Do you go out for New Year’s Eve? Do you go to parties, or restaurants, or to a friend’s house? Have you ever been to Times Square in New York to ‘watch the ball drop’ as a new year is ushered in? Is New Year’s Eve your ‘thing’?
Me? Not so much. I have rarely ventured out on the last evening of the year, even when I was much younger, preferring a quiet night at home. Sometimes my wife and I will watch a movie, sometimes I will read by a nice fire in the hearth. That is how I like to mark the occasion.
If you do head out, what precautions do you take? I hope at a minimum you have a plan for getting home as I, and many others, do not look favourably on driving while drunk. I imagine there are other things you do such as book a restaurant months in advance or seek tickets to that ‘must do’ party.

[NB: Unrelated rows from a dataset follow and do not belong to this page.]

`src/rtl/c3po_pkg.sv`:
```
// Shared types for the C-3PO egress merge: the buffered word format and arbiter states.
package c3po_pkg;

  localparam int C3PO_WORD_BYTES = 32;
  localparam int C3PO_DATA_W     = C3PO_WORD_BYTES * 8;

  typedef struct packed {
    logic                   sop;
    logic                   eop;
    logic [7:0]             vbc;
    logic [C3PO_DATA_W-1:0] data;
  } c3po_word_t;

  typedef enum logic {
    ARB_IDLE = 1'b0,
    ARB_XFER = 1'b1
  } c3po_arb_state_t;

  // Port index increment that wraps at ports-1 back to zero.
  function automatic logic [3:0] port_inc(input logic [3:0] p, input int ports);
    return (int'(p) == ports - 1) ? 4'd0 : p + 4'd1;
  endfunction

endpackage

```
`src/rtl/c3po_sync_fifo.sv`:
```
// Single-clock FIFO with extended pointers; the pointer MSB separates full from empty.
module c3po_sync_fifo #(
  parameter int WIDTH = 266,
  parameter int DEPTH = 4
) (
  input  logic             clk,
  input  logic             reset_L,
  input  logic             push,
  input  logic             pop,
  input  logic [WIDTH-1:0] wdata,
  output logic [WIDTH-1:0] head,
  output logic             empty,
  output logic             full
);

  localparam int AW = $clog2(DEPTH);

  logic [AW:0]      wr_ptr;
  logic [AW:0]      rd_ptr;
  logic [WIDTH-1:0] mem [DEPTH];
  logic             do_push;
  logic             do_pop;

  assign empty   = (wr_ptr == rd_ptr);
  assign full    = (wr_ptr[AW] != rd_ptr[AW]) && (wr_ptr[AW-1:0] == rd_ptr[AW-1:0]);
  assign head    = mem[rd_ptr[AW-1:0]];
  assign do_pop  = pop & ~empty;
  // A full FIFO still accepts a word when the head leaves in the same cycle.
  assign do_push = push & (~full | do_pop);

  always_ff @(posedge clk or negedge reset_L) begin
    if (!reset_L) begin
      wr_ptr <= '0;
      rd_ptr <= '0;
    end else begin
      if (do_push) wr_ptr <= wr_ptr + (AW+1)'(1);
      if (do_pop)  rd_ptr <= rd_ptr + (AW+1)'(1);
    end
  end

  always_ff @(posedge clk) begin
    if (do_push) mem[wr_ptr[AW-1:0]] <= wdata;
  end

endmodule

```
`src/rtl/c3po_egress_merge.sv`:
```
// Merges per-port unpacker word streams onto one egress bus with packet-atomic round-robin.
// Egress handshake: a word transfers on a rising edge where out_val & out_ready; while
// out_val & !out_ready every out_* field holds, and all fields read zero when out_val=0.
module c3po_egress_merge
  import c3po_pkg::*;
#(
  parameter int PORTS_P      = 4,
  parameter int FIFO_DEPTH_P = 4
) (
  input  logic                             clk,
  input  logic                             reset_L,
  input  logic [PORTS_P-1:0]               in_val,
  input  logic [PORTS_P-1:0]               in_sop,
  input  logic [PORTS_P-1:0]               in_eop,
  input  logic [PORTS_P*8-1:0]             in_vbc,
  input  logic [PORTS_P*C3PO_DATA_W-1:0]   in_data,
  input  logic                             out_ready,
  output logic                             out_val,
  output logic                             out_sop,
  output logic                             out_eop,
  output logic [7:0]                       out_vbc,
  output logic [C3PO_DATA_W-1:0]           out_data,
  output logic [3:0]                       out_port,
  output logic [PORTS_P-1:0]               ovf,
  output logic [PORTS_P-1:0]               nosop_err,
  output logic                             idle,
  output c3po_arb_state_t                  arb_state,
  output logic [3:0]                       arb_rr
);

  c3po_arb_state_t state, state_nx;
  logic [3:0]      gnt, gnt_nx;
  logic [3:0]      rr_ptr, rr_nx;

  logic [PORTS_P-1:0] empty;
  logic [PORTS_P-1:0] full;
  logic [PORTS_P-1:0] push;
  logic [PORTS_P-1:0] pop;
  logic [PORTS_P-1:0] discard;
  c3po_word_t         wr_word [PORTS_P];
  c3po_word_t         head    [PORTS_P];

  c3po_word_t sel;
  logic       sel_empty;
  logic       found;
  logic [4:0] idx;

  for (genvar g = 0; g < PORTS_P; g++) begin : g_port
    assign wr_word[g] = '{sop:  in_sop[g],
                          eop:  in_eop[g],
                          vbc:  in_vbc[g*8 +: 8],
                          data: in_data[g*C3PO_DATA_W +: C3PO_DATA_W]};
    assign push[g] = in_val[g] & (~full[g] | pop[g]);

    c3po_sync_fifo #(
      .WIDTH($bits(c3po_word_t)),
      .DEPTH(FIFO_DEPTH_P)
    ) u_fifo (
      .clk    (clk),
      .reset_L(reset_L),
      .push   (push[g]),
      .pop    (pop[g]),
      .wdata  (wr_word[g]),
      .head   (head[g]),
      .empty  (empty[g]),
      .full   (full[g])
    );
  end

  always_comb begin
    sel       = '0;
    sel_empty = 1'b1;
    for (int i = 0; i < PORTS_P; i++) begin
      if (gnt == 4'(i)) begin
        sel       = head[i];
        sel_empty = empty[i];
      end
    end
  end

  always_ff @(posedge clk or negedge reset_L) begin
    if (!reset_L) begin
      state  <= ARB_IDLE;
      gnt    <= '0;
      rr_ptr <= '0;
    end else begin
      state  <= state_nx;
      gnt    <= gnt_nx;
      rr_ptr <= rr_nx;
    end
  end

  always_comb begin
    state_nx = state;
    gnt_nx   = gnt;
    rr_nx    = rr_ptr;
    pop      = '0;
    discard  = '0;
    found    = 1'b0;
    idx      = '0;
    out_val  = 1'b0;
    out_sop  = 1'b0;
    out_eop  = 1'b0;
    out_vbc  = '0;
    out_data = '0;
    out_port = '0;
    case (state)
      ARB_IDLE: begin
        // Outside a packet every head should be a packet start; anything else is junk.
        for (int i = 0; i < PORTS_P; i++) begin
          discard[i] = ~empty[i] & ~head[i].sop;
        end
        pop = discard;
        for (int k = 0; k < PORTS_P; k++) begin
          idx = {1'b0, rr_ptr} + 5'(k);
          if (idx >= 5'(PORTS_P)) idx = idx - 5'(PORTS_P);
          for (int i = 0; i < PORTS_P; i++) begin
            if (!found && idx == 5'(i) && !empty[i] && head[i].sop) begin
              found  = 1'b1;
              gnt_nx = 4'(i);
            end
          end
        end
        if (found) state_nx = ARB_XFER;
      end
      ARB_XFER: begin
        out_val = ~sel_empty;
        if (out_val) begin
          out_sop  = sel.sop;
          out_eop  = sel.eop;
          out_vbc  = sel.vbc;
          out_data = sel.data;
          out_port = gnt;
        end
        // Only eop closes the packet; a stray mid-packet sop is forwarded as-is.
        for (int i = 0; i < PORTS_P; i++) begin
          pop[i] = (gnt == 4'(i)) & out_val & out_ready;
        end
        if (out_val && out_ready && sel.eop) begin
          state_nx = ARB_IDLE;
          rr_nx    = port_inc(gnt, PORTS_P);
        end
      end
      default: state_nx = ARB_IDLE;
    endcase
  end

  always_ff @(posedge clk or negedge reset_L) begin
    if (!reset_L) begin
      ovf       <= '0;
      nosop_err <= '0;
    end else begin
      ovf       <= ovf | (in_val & full & ~pop);
      nosop_err <= nosop_err | discard;
    end
  end

  assign idle      = (state == ARB_IDLE) & (&empty);
  assign arb_state = state;
  assign arb_rr    = rr_ptr;

endmodule
```
`config.mk`:
```
export PLATFORM = sky130hd
export DESIGN_NAME = c3po_egress_merge
export DESIGN_NICKNAME = d
export VERILOG_FILES = /design/src/rtl/c3po_pkg.sv /design/src/rtl/c3po_sync_fifo.sv /design/src/rtl/c3po_egress_merge.sv
export SDC_FILE = /design/constraint.sdc
export NUM_CORES = 2
export LEC_CHECK = 0
export BUFFER_PORTS_ARGS = -buffer_cell sky130_fd_sc_hd__buf_2
export CAP_MARGIN = 10
export CORE_ASPECT_RATIO = 2
export CORE_MARGIN = 5
export CORE_UTILIZATION = 55
export DETAILED_ROUTE_END_ITERATION = 12
export PLACE_DENSITY = 0.74
export SYNTH_ARGS = -nofsm -noshare
export SYNTH_HDL_FRONTEND = slang
export SYNTH_MEMORY_MAX_BITS = 65536
export SYNTH_SLANG_ARGS = --single-unit
export TNS_END_PERCENT = 1
```
`constraint.sdc`:
```
create_clock -name clk -period 10.1 [get_ports clk]
set_input_delay 0.505 -clock clk [delete_from_list [all_inputs] [get_ports clk]]
set_output_delay 0.505 -clock clk [all_outputs]
set_load 0.005 [all_outputs]
```
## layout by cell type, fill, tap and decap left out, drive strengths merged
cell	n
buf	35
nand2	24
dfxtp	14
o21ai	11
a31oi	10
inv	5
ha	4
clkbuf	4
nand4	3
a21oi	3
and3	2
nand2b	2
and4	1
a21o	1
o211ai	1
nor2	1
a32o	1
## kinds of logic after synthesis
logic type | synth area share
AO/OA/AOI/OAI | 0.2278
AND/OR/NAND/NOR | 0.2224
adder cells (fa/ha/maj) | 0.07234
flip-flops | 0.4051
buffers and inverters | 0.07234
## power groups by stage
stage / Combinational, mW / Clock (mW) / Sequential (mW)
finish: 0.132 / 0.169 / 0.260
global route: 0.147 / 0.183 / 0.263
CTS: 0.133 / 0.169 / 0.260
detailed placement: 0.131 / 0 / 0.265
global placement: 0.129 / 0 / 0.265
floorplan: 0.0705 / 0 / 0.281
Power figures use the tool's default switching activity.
### src/rtl/obstacle_pkg.sv
// Shared geometry, LFSR constants and small helpers for the obstacle engine.
package obstacle_pkg;

    localparam int unsigned SCREEN_W  = 160;
    localparam int unsigned OBS_W     = 8;
    localparam int unsigned OBS_H     = 16;
    localparam int unsigned DINO_X    = 20;
    localparam int unsigned DINO_W    = 8;
    localparam int unsigned GROUND_Y  = 110;
    localparam int unsigned NUM_SLOTS = 2;

    localparam logic [7:0] LFSR_SEED = 8'hA5;
    // x^8+x^6+x^5+x^4+1 -> state bits 7,5,4,3 feed back
    localparam logic [7:0] LFSR_TAPS = 8'hB8;

    localparam logic [7:0]  SPAWN_X    = 8'(SCREEN_W - 1);
    localparam logic [8:0]  HIT_X_LO   = 9'(DINO_X);
    localparam logic [8:0]  HIT_X_HI   = 9'(DINO_X + DINO_W);
    localparam logic [8:0]  OBS_W9     = 9'(OBS_W);
    localparam logic [15:0] HIT_Y_MIN  = 16'(GROUND_Y - OBS_H);
    localparam logic [15:0] AIRBORNE_Y = 16'h8000;

    // Next Fibonacci LFSR state: shift left, XOR of tapped bits enters at bit 0.
    function automatic logic [7:0] lfsr_next(input logic [7:0] v);
        return {v[6:0], ^(v & LFSR_TAPS)};
    endfunction

    // Scroll speed from score bits [7:4]: 1 + min(nibble, 3).
    function automatic logic [2:0] speed_for(input logic [3:0] nib);
        if (nib[3:2] != 2'b00) begin
            return 3'd4;
        end else begin
            return 3'd1 + {1'b0, nib[1:0]};
        end
    endfunction

endpackage
## config.mk

```make
export PLATFORM = sky130hd
export DESIGN_NAME = instruction_fetch_unit
export DESIGN_NICKNAME = d
export VERILOG_FILES = /design/src/rtl/instruction_fetch_unit.sv
export SDC_FILE = /design/constraint.sdc
export NUM_CORES = 1
export LEC_CHECK = 0
export BUFFER_PORTS_ARGS = -buffer_cell sky130_fd_sc_hd__buf_2
export CAP_MARGIN = 25
export CORE_UTILIZATION = 30
export CTS_CLUSTER_SIZE = 12
export DETAILED_ROUTE_END_ITERATION = 10
export GPL_ROUTABILITY_DRIVEN = 0
export SYNTH_ARGS = -nofsm -noshare
export SYNTH_HDL_FRONTEND = slang
export SYNTH_SLANG_ARGS = --single-unit
export TNS_END_PERCENT = 5
```

## constraint.sdc

```tcl
create_clock -name clk -period 5.52 [get_ports clk]
set_input_delay 0.276 -clock clk [delete_from_list [all_inputs] [get_ports clk]]
set_output_delay 0.276 -clock clk [all_outputs]
set_load 0.1 [all_outputs]
```

## src/rtl/instruction_fetch_unit.sv

```systemverilog
`default_nettype none
// ============================================================================
// Module      : instruction_fetch_unit
// Description : Instruction fetch unit. Issues one word-aligned read at a time
//               to instruction memory. Returned words go into a small prefetch
//               buffer. The head of that buffer is presented to the core.
//               A redirect flushes the buffer. If a read is still outstanding
//               when the redirect arrives, the unit waits for that read to
//               complete and drops its data.
//               Optional feature macro: FETCH_BYPASS_EN. When it is defined
//               and the buffer is empty, the unit forwards the ack data
//               straight to the core in the ack cycle.
// Revision    : 1.0 - initial release
// ============================================================================
module instruction_fetch_unit #(
  parameter logic [31:0] RESET_PC = 32'h0000_0000,
  parameter int          DEPTH    = 2
) (
  input  logic        clk,
  input  logic        rst,
  output logic        imem_req,
  output logic [31:0] imem_addr,
  input  logic        imem_ack,
  input  logic [31:0] imem_rdata,
  output logic        instr_valid,
  input  logic        instr_ready,
  output logic [31:0] instruction,
  output logic [31:0] pc,
  output logic [31:0] pcNext,
  input  logic        redirect,
  input  logic [31:0] redirect_pc
);

  localparam int               PTR_W   = $clog2(DEPTH);
  localparam int               CNT_W   = PTR_W + 1;
  localparam logic [CNT_W-1:0] C_DEPTH = CNT_W'(DEPTH);
  localparam logic [PTR_W-1:0] C_PTR_1 = PTR_W'(1);
  localparam logic [CNT_W-1:0] C_CNT_1 = CNT_W'(1);

  typedef enum logic [1:0] {
    FETCH    = 2'd0,
    WAIT_ACK = 2'd1,
    DISCARD  = 2'd2
  } state_t;

  state_t           r_state;
  logic [31:0]      r_fetch_pc;
  logic [31:0]      r_req_addr;
  logic [31:0]      r_instr_mem [DEPTH];
  logic [31:0]      r_pc_mem    [DEPTH];
  logic [PTR_W-1:0] r_rd_ptr;
  logic [PTR_W-1:0] r_wr_ptr;
  logic [CNT_W-1:0] r_count;

  logic w_room;
  logic w_buf_valid;
  logic w_ack_live;
  logic w_bypass;
  logic w_push;
  logic w_pop;
  logic w_unused_ok;

  // The low two bits of a redirect target are ignored because fetches are word-aligned.
  assign w_unused_ok = &{1'b0, redirect_pc[1:0]};

  // Only one read is outstanding at a time. A request is issued only from
  // FETCH, and only when count < DEPTH. That reserves the slot before the
  // push, so a push can never overflow the buffer.
  assign w_room      = (r_count < C_DEPTH);
  assign w_buf_valid = (r_count != '0);
  assign w_ack_live  = (r_state == WAIT_ACK) && imem_ack && !redirect;

`ifdef FETCH_BYPASS_EN
  assign w_bypass = w_ack_live && !w_buf_valid;
`else
  assign w_bypass = 1'b0;
`endif

  // A word that bypasses the buffer and is consumed in the same cycle is never stored.
  assign w_push = w_ack_live && !(w_bypass && instr_ready);
  // Redirect takes priority over a pop in the same cycle.
  assign w_pop  = w_buf_valid && instr_ready && !redirect;

  // The request is a decode of the state. It is gated by rst, so it drops
  // asynchronously when rst is asserted in the middle of a request.
  assign imem_req    = !rst && ((r_state != FETCH) || w_room);
  assign imem_addr   = (r_state == FETCH) ? r_fetch_pc : r_req_addr;

  assign instr_valid = w_buf_valid || w_bypass;
  assign instruction = w_bypass ? imem_rdata : r_instr_mem[r_rd_ptr];
  assign pc          = w_bypass ? r_req_addr : r_pc_mem[r_rd_ptr];
  assign pcNext      = pc + 32'd4;

  // Fetch sequencing: issue, wait for the ack, and track redirects (including stale reads).
  always_ff @(posedge clk or posedge rst) begin
    if (rst) begin
      r_state    <= FETCH;
      r_fetch_pc <= RESET_PC;
      r_req_addr <= RESET_PC;
    end else begin
      case (r_state)
        FETCH: begin
          if (w_room) begin
            r_req_addr <= r_fetch_pc;
            // A redirect in the issue cycle makes this request stale right away.
            r_state    <= redirect ? DISCARD : WAIT_ACK;
          end
        end
        WAIT_ACK: begin
          if (imem_ack) begin
            r_state <= FETCH;
            if (!redirect) begin
              r_fetch_pc <= r_fetch_pc + 32'd4;
            end
          end else if (redirect) begin
            r_state <= DISCARD;
          end
        end
        DISCARD: begin
          if (imem_ack) begin
            r_state <= FETCH;
          end
        end
        default: r_state <= FETCH;
      endcase
      // A redirect target overrides any sequential increment.
      if (redirect) begin
        r_fetch_pc <= {redirect_pc[31:2], 2'b00};
      end
    end
  end

  // Prefetch buffer: a circular FIFO of {instruction, pc}. A redirect flushes it.
  always_ff @(posedge clk or posedge rst) begin
    if (rst) begin
      r_rd_ptr <= '0;
      r_wr_ptr <= '0;
      r_count  <= '0;
      for (int i = 0; i < DEPTH; i++) begin
        r_instr_mem[i] <= 32'h0000_0000;
        r_pc_mem[i]    <= RESET_PC;
      end
    end else if (redirect) begin
      r_rd_ptr <= '0;
      r_wr_ptr <= '0;
      r_count  <= '0;
    end else begin
      if (w_push) begin
        r_instr_mem[r_wr_ptr] <= imem_rdata;
        r_pc_mem[r_wr_ptr]    <= r_req_addr;
        r_wr_ptr              <= r_wr_ptr + C_PTR_1;
      end
      if (w_pop) begin
        r_rd_ptr <= r_rd_ptr + C_PTR_1;
      end
      case ({w_push, w_pop})
        2'b10:   r_count <= r_count + C_CNT_1;
        2'b01:   r_count <= r_count - C_CNT_1;
        default: r_count <= r_count;
      endcase
    end
  end

endmodule
`default_nettype wire

```

-- After elaboration in Yosys (flattened, before gate mapping)
Index checks and enable logic that the tools add are counted.
- magnitude comparators: 4
- reduce and logical (&&, ||, !) cells: 21
- bitwise logic cells: 3
- add/sub/neg operators: 6
- equality and inequality tests: 7
- muxes and demuxes: 26
- operators by type and width (cell ; number):
    $mux 32 ; 11
    $bwmux 64 ; 2
    $add 32x3->32 const B ; 2
    $demux 32 s1 ; 1
    $mux 2 ; 6
    $reduce_bool 2->1 ; 6
    $logic_and 1x1->1 ; 6
    $pmux 2 s3 ; 1
    $reduce_and 2->1 ; 3
    $eq 2x1->1 const B ; 2
    $eq 2x2->1 const B ; 2
    $ge 2x2->1 const B ; 2
    $mux 1 ; 4
    $ne 2x2->1 const B ; 2
    $not 1->2 ; 2
    $pmux 2 s2 ; 1
    $ne 3x3->1 const B ; 1
    $reduce_and 3->1 ; 1
    $reduce_bool 3->1 ; 1
    $add 1x1->1 const B ; 2
    $add 2x1->2 const B ; 1
    $logic_not 1->1 ; 2
    $logic_not 2->1 ; 1
    $lt 2x1->1 const B ; 1
    other kinds (4) ; 4
- bits of input ports: 69
- word-level logic and storage cells: 77
- flip-flop bits (word level): 198

-- Logic depth before layout (Yosys ltp)
Gate-level depths: netlist of the first run.
- word-level depth: 6
- gate-level depth with buffers: 14
- depth with buffers taken out: 7

-- Least setup slack after synthesis of the first run
OpenSTA, ideal clock, no wires.
- path type: register to output
- start point: reg r_rd_ptr
- end point: out pcNext[30]
- path slack: -1.730 ns
- arrival time: 6.974 ns
- stages on the path, launching flop included: 15
- data required time: 5.244 ns
- path buffers: 7
- path through: dfrtp_1 buf_6 buf_2 buf_2 buf_2 buf_2 buf_2 mux2i_1 inv_1 ha_1 o21ai_1 or2_2 clkbuf_1 nor3_1 xnor2_1
- word-level cells in the longest chain between the ends: 5
- RTL lines (element ; line ; RTL):
    from (decl) ; 51 ; logic [PTR_W-1:0] r_rd_ptr;
    from (signal assigned) ; 154 ; r_rd_ptr <= r_rd_ptr + C_PTR_1;
    $not 1->2 (not written as such) ; 91 ; assign pc = w_bypass ? r_req_addr : r_pc_mem[r_rd_ptr];
    $mux 32 (not written as such) (3 in series) ; 91 ;
    via pc[2] ; 28 ; output logic [31:0] pc,
    $add 32x3->32 ; 92 ; assign pcNext = pc + 32'd4;
    to (decl) ; 29 ; output logic [31:0] pcNext,
The timed path passes the listed nets, and every way through them passes these cells. The select of a mux whose other input is x is not followed.

-- Worst setup path in the final report of the first run
- start point: reg r_rd_ptr
- end point: out pcNext[30]
- word-level cells in the longest chain between the ends: 5
- RTL lines (element ; line):
    $not 1->2 (not written as such) ; 91
    $mux 32 (not written as such) (3 in series) ; 91
    $add 32x3->32 ; 92
Every way passes these cells. The select of a mux whose other input is x is not followed.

Do you take counter terrorism precautions?
My question is not meant to be facetious. Events like New Year’s Eve, which can draw tens of thousands of people in very cramped quarters, are ideal terrorist targets. What better way to attack large numbers of people, many of whom are in no position to defend themselves after having consumed copious amounts of alcohol?
On previous New Year’s Eve, terrorist attacks have indeed been carried out. Here is a sample.
In 2003 nine people were killed and 32 injured when a bomb exploded during a New Year’s Eve music concert in Indonesia’s strife-torn Aceh province. The government blamed the Gereka Aceh Merdeka (GAM – Free Aceh Movement in English), a terrorist group seeking independence for Aceh state in Indonesia. GAM denied it was behind the bombing.
Also in Indonesia, in 2005 a bomb exploded at a market popular with Christians in Palu, on Sulawesi island, killing seven people. In neighbouring Thailand, a series of bombs detonated across Bangkok in 2006, killing at least three people and injuring dozens, including several foreign tourists. Suspicion fell immediately upon Islamist extremists operating in southern Thailand (for a much more detailed look at this movement check out my 2017 book The Lesser Jihads).
In 2016 an improvised explosive device exploded outside a municipal gymnasium in the southern Philippines where a gathering for peace and unity was held on New Year’s Eve. Thankfully no one was injured: the Al Qaeda-linked Abu Sayyaf Group (ASG) was believed to be behind the blast.
Finally, in 2018, a man yelling ‘Allahu Akbar’ stabbed three people at Manchester’s Victoria Station on New Year’s Eve. Mahdi Mohamud is said to have become radicalised online, accessing extremist materials including how to “aid jihad” and “the seven most lethal ways to strike with a knife”. He also downloaded speeches by the infamous Anwar al-Aulaqi, a US-born Islamist hate preacher who was killed in a drone strike in 2011 in Yemen. Mohamud pleaded guilty to attempted murder in 2019.
The intent of this post is neither to scare nor intimidate you.
It is merely a reflection of some of what happened on the terrorism front in history. I found it interesting that a Wall Street Journal headline on an article on New Year’s Eve preparations from 2016 read “Europe tones things down amid terror threats”.
In closing I want to wish all my readers and followers a fun and safe New Year’s Eve and all the best for 2020. I will have much more content for you in the coming months. Thanks for your patronage and feedback!